»»
<file path="config.mk">
export PLATFORM = sky130hd
export DESIGN_NAME = matmul_seq
export DESIGN_NICKNAME = d
export VERILOG_FILES = /design/src/rtl/matmul_seq.sv
export SDC_FILE = /design/constraint.sdc
export NUM_CORES = 2
export LEC_CHECK = 0
export BUFFER_PORTS_ARGS = -buffer_cell sky130_fd_sc_hd__buf_2
export CORE_MARGIN = 10
export CORE_UTILIZATION = 47
export DETAILED_ROUTE_END_ITERATION = 7
export GPL_ROUTABILITY_DRIVEN = 0
export PLACE_DENSITY = 0.7
export SYNTH_ARGS = -nofsm -noshare
export SYNTH_HDL_FRONTEND = slang
export SYNTH_SLANG_ARGS = --single-unit
</file>
<file path="constraint.sdc">
create_clock -name clk -period 8.6 [get_ports clk]
set_input_delay 0.43 -clock clk [delete_from_list [all_inputs] [get_ports clk]]
set_output_delay 0.43 -clock clk [all_outputs]
set_load 0.05 [all_outputs]
</file>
««
• ACTIVITY:
Each line of the material that has "constraint" in it should be counted; reply with that number alone.

• RESULT:
2